--- About this task ---
Report every line of the records beneath this task that holds the string "gates".

--- Exercise input ---

==> design/flow/config.mk <==
export PLATFORM = sky130hd
export DESIGN_NAME = ALU
export DESIGN_NICKNAME = ALU
export VERILOG_FILES = /design/flow/design.v
export SDC_FILE = /design/flow/constraint.sdc
export NUM_CORES = 4
export LEC_CHECK = 0
export ABC_AREA = 1
export CAP_MARGIN = 20
export CORE_MARGIN = 2
export CORE_UTILIZATION = 68
export CTS_CLUSTER_DIAMETER = 380
export CTS_CLUSTER_SIZE = 15
export SLEW_MARGIN = 20
==> design/flow/constraint.sdc <==
create_clock -name core_clock -period 3.38 [get_ports {clk}]
set_input_delay 0.6760 -clock core_clock [delete_from_list [all_inputs] [get_ports {clk}]]
set_output_delay 0.6760 -clock core_clock [all_outputs]
set_load 0.01 [all_outputs]
==> design/flow/design.v <==
module ALU(
    clk,
    rst_n,
    valid,
    ready,
    mode,
    in_A,
    in_B,
    out
);
    input         clk, rst_n;
    input         valid;
    input  [1:0]  mode;  
    output        ready;
    input  [31:0] in_A, in_B;
    output [63:0] out;
    parameter IDLE = 3'd0;
    parameter MUL  = 3'd1;
    parameter DIV  = 3'd2;
    parameter AND = 3'd3;
    parameter OR = 3'd4;
    parameter OUT  = 3'd5;
    reg  [ 2:0] state, state_nxt;
    reg  [ 4:0] counter, counter_nxt;
    reg  [63:0] shreg, shreg_nxt;
    reg  [31:0] alu_in, alu_in_nxt;
    reg  [32:0] alu_out;
    reg         ready;
    assign out = shreg;
    always @(*) begin
        if(state==OUT) ready = 1;
        else ready = 0;
    end
    always @(*) begin
        case(state)
            IDLE: begin
                if(!valid)                state_nxt = IDLE;
                else if(valid && mode==0) state_nxt = MUL;
                else if(valid && mode==1) state_nxt = DIV;
                else if(valid && mode==2) state_nxt = AND;
                else                      state_nxt = OR;
            end
            MUL : state_nxt = (counter==31) ? OUT : MUL;
            DIV : state_nxt = (counter==31) ? OUT : DIV;
            AND : state_nxt = OUT;
            OR  : state_nxt = OUT;
            OUT : state_nxt = IDLE;
            default : state_nxt = IDLE;
        endcase
    end
    always @(*) begin
        if(state==MUL && counter<31) begin
            counter_nxt = counter + 1;
        end
        else if(state==DIV && counter<31) begin
            counter_nxt = counter + 1;
        end
        else begin
            counter_nxt = 0;
        end
    end
    always @(*) begin
        case(state)
            IDLE: begin
                if (valid) begin
                    alu_in_nxt = in_B;
                end
                else begin
                    alu_in_nxt = 0;
                end
            end
            OUT : begin
                alu_in_nxt = 0;
            end
            default: begin
                alu_in_nxt = alu_in;
            end
        endcase
    end
    always @(*) begin
        case(state)
            IDLE: alu_out = 0;
            MUL : begin
                if(shreg[0]==1)
                    alu_out = alu_in + shreg[63:32];
                else
                    alu_out = shreg[63:32];
            end
            DIV : begin
                if(shreg[62:31]>=alu_in) begin
                    alu_out = shreg[62:31] - alu_in;
                end
                else begin 
                    alu_out = shreg[62:31];
                end
            end
            AND : alu_out = shreg[31:0] & alu_in;
            OR  : alu_out = shreg[31:0] | alu_in;
            OUT : alu_out = 0;
            default : alu_out = 0;
        endcase
    end
    always @(*) begin
        case(state)
            IDLE: begin
                if (valid) begin
                    shreg_nxt[31:0] = in_A;
                    shreg_nxt[63:32] = 32'b0;
                end
                else begin
                    shreg_nxt[31:0] = 0;
                    shreg_nxt[63:32] = 32'b0;
                end
            end
            MUL : begin
                shreg_nxt = {alu_out, shreg[31:1]};
            end
            DIV : begin
                shreg_nxt = {alu_out[31:0], shreg[30:0], (shreg[62:31]>=alu_in)};
            end
            AND : shreg_nxt = {31'b0, alu_out};
            OR  : shreg_nxt = {31'b0, alu_out};
            OUT :  
            shreg_nxt = shreg;
            default :  
            shreg_nxt = shreg;
        endcase
    end
    always @(posedge clk or negedge rst_n) begin
        if (!rst_n) begin
            state <= IDLE;
            counter <= 0;
            shreg <= 0;
            alu_in <= 0;
        end
        else begin
            state <= state_nxt;
            counter <= counter_nxt;
            shreg <= shreg_nxt;
            alu_in <= alu_in_nxt;
        end
    end
endmodule
==> design/flow/run.sh <==
#!/bin/bash
# the make line also repeats each setting of config.mk as NAME=value (left out here)
make -C /OpenROAD-flow-scripts/flow DESIGN_CONFIG=/design/flow/config.mk WORK_HOME=/design/flow/orfs CLKGATE_MAP_FILE= finish
==> flow_summary.toml, run 1 <==
# physical design summary
[power]
clk_power_uw = 1160
combinationalPowerShare = 0.738
p_sw_frac = 0.5761
power_report.internal_total_uw = 5918
power-top-group = "combinational cells"
p_seq_frac = 0.179
power.share.clock = 0.083
powerComb_uw = 10300
total_leakage_power_uw = 0.006590
power_density_nw_per_um2 = 1054
pg_seq_uw = 2500
irDropWorstVdd_mv = 0.5417
switching_power_uw = 8041

[synth]
number_of_enable_flip_flop_cells = 0
ys_dominant_reg_cell = "sky130_fd_sc_hd__dfrtp_1"
topCellsByArea = "sky130_fd_sc_hd__dfrtp_1 23%, sky130_fd_sc_hd__nand2_1 15%, sky130_fd_sc_hd__nand3_1 9.6%"
muxShareOfSynthArea = 0
postSynthAreaPerCell_sq_um = 6.214
yosys-stat-area_sq_um = 11360
yosys.area.top_type = "sky130_fd_sc_hd__dfrtp_1"
xor_share = 0.02082
synth-async-reset-ratio = 1.000
synth_stat.cells = 1828
ys_seq_elements = 107
ys_sh_simple = 0.3638
mappedNetlistArea_sq_um = 11360
most_used_standard_cells_in_the_synthesized_netlist = "448 x sky130_fd_sc_hd__nand2_1, 276 x sky130_fd_sc_hd__inv_1, 218 x sky130_fd_sc_hd__nand3_1, 156 x sky130_fd_sc_hd__a21oi_1, 124 x sky130_fd_sc_hd__nor2_1"
number_of_instances_in_the_synthesized_netlist = 1828
synth.cellmix.compoundShare = 0.1779
synth_cell_type_count = 50
synth.top_cell.area_share = 0.2335
topCombFamilyByArea = "simple AND/OR/NAND/NOR gates"
most_common_cell = "sky130_fd_sc_hd__nand2_1"
ys.warnings.count = 1
fp_nets = 1965
adder_share = 0.07623
postSynthSeqShare = 0.2358

[worst_setup_path]
worst_setup_path_end_kind = "register"
max_stage_delay_ns = 0.50
worst_r2r_startpoint = "alu_in[25]"
worstPathMaxFanout = 26
critical_path_required_ns = 3.68
worstSetupPathDepth = 17
r2r_end = "shreg[63]"
critical-path-slowest-cell = "sky130_fd_sc_hd__dfrtp_1"
critPathLaunch = "alu_in[25]"
worstRegToRegCells = 17
critical_path.cell_chain = "inv_1 > ha_1 > nand2_1 > inv_1 > nand2_1 > nor3_1 > nand2_1 > nor2_4 > nor2_4 > nand2_4 > nand2_4 > nand2_1 > nand2_1 > nand2_1 > and2_1 > nand2_1 > nand3_1"
setup.worst_path.start_class = "register"
crit_arrival_ns = 3.45
critPathBufInv = 2
timing.critical_path.max_delay_family = "simple AND/OR/NAND/NOR gates"
timing.critical_path.mode_cell = "sky130_fd_sc_hd__nand2_1"
timing.reg2reg.setup_slack_ns = 0.24
crit_type = "reg2reg"
cp-endpoint = "shreg[63]"

[placed_design]
place_hpwl_um = 34180
placed_cell_area_sq_um = 12940
place_congestion = 1.125
numPlacedInstances = 2155
port_buffers = 133

[clock_tree]
numClockSinks = 107
clock_transition_at_the_registers_of_the_reported_paths_ns = 0.08
cts-root-to-sink-buffers = 2
tritoncts.num_buffers = 9
latency_at_later_pin_ns = 0.37
post_cts_hold_buffer_count = 0
htree_num_levels = 3
cts_resized = 0
post_cts.repair.setup_buffers = 0
cts_tree = "done"
cts-root-buf = "sky130_fd_sc_hd__clkbuf_16"

[grt]
grt.overflow.total = 0
grt_max_degree = 70
antenna_found_initial = 0
groute.usage.overall = 0.5114
vias_in_the_first_global_route = 13310
grt_first_pass_wirelength_um = 70570

[detailed_routing]
drt_drc_violations_left = 0
drtIter0Drc = 2636
avgViaCountPerCell = 6.548
wl_per_cell_um = 21.14
via_count = 14220
antenna_violating_nets_post_route = 0
dr.pass1.iters = 8
antenna-diode-count = 0
finalWirelength_um = 45890

[die]
core_area_sq_um = 16470
floorplan.die.width_um = 133.2
rows = 47
die_height_um = 133.2
floorplan.core_util = 0.6898
io_pins = 134
chip_area_sq_um = 17750

[cells_and_area]
nNetsFinal = 2083
finalInstanceArea_sq_um = 13250
area_growth_syn_to_layout_pct = 16.65
layout.cells.non_filler = 2171
num-fill-cells = 1240

[final_timing]
max_slew_violation_count = 0
worstMarginPinSlew_ns = 0.9210
relSlewSlack = 0.3853
fmax_mhz = 318.3
tns_ns = 0
rsz0062_at_grt = "false"
period_minus_slack_ns = 3.142
clock-skew-final_ns = 0.01328
worst_hold_slack_ns = 0.3237
finalClockPeriodUsage = 0.9296
final_hold_viol_count = 0
finalSetupViolCount = 0

[run]
cap_violations = 0
log.warning_count = 28

[status]
run_status = "no timing/DRC/antenna violations"

[min_path]
min-delay-path-class = "in2async"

---

--- Problem solution ---
topCombFamilyByArea = "simple AND/OR/NAND/NOR gates"
timing.critical_path.max_delay_family = "simple AND/OR/NAND/NOR gates"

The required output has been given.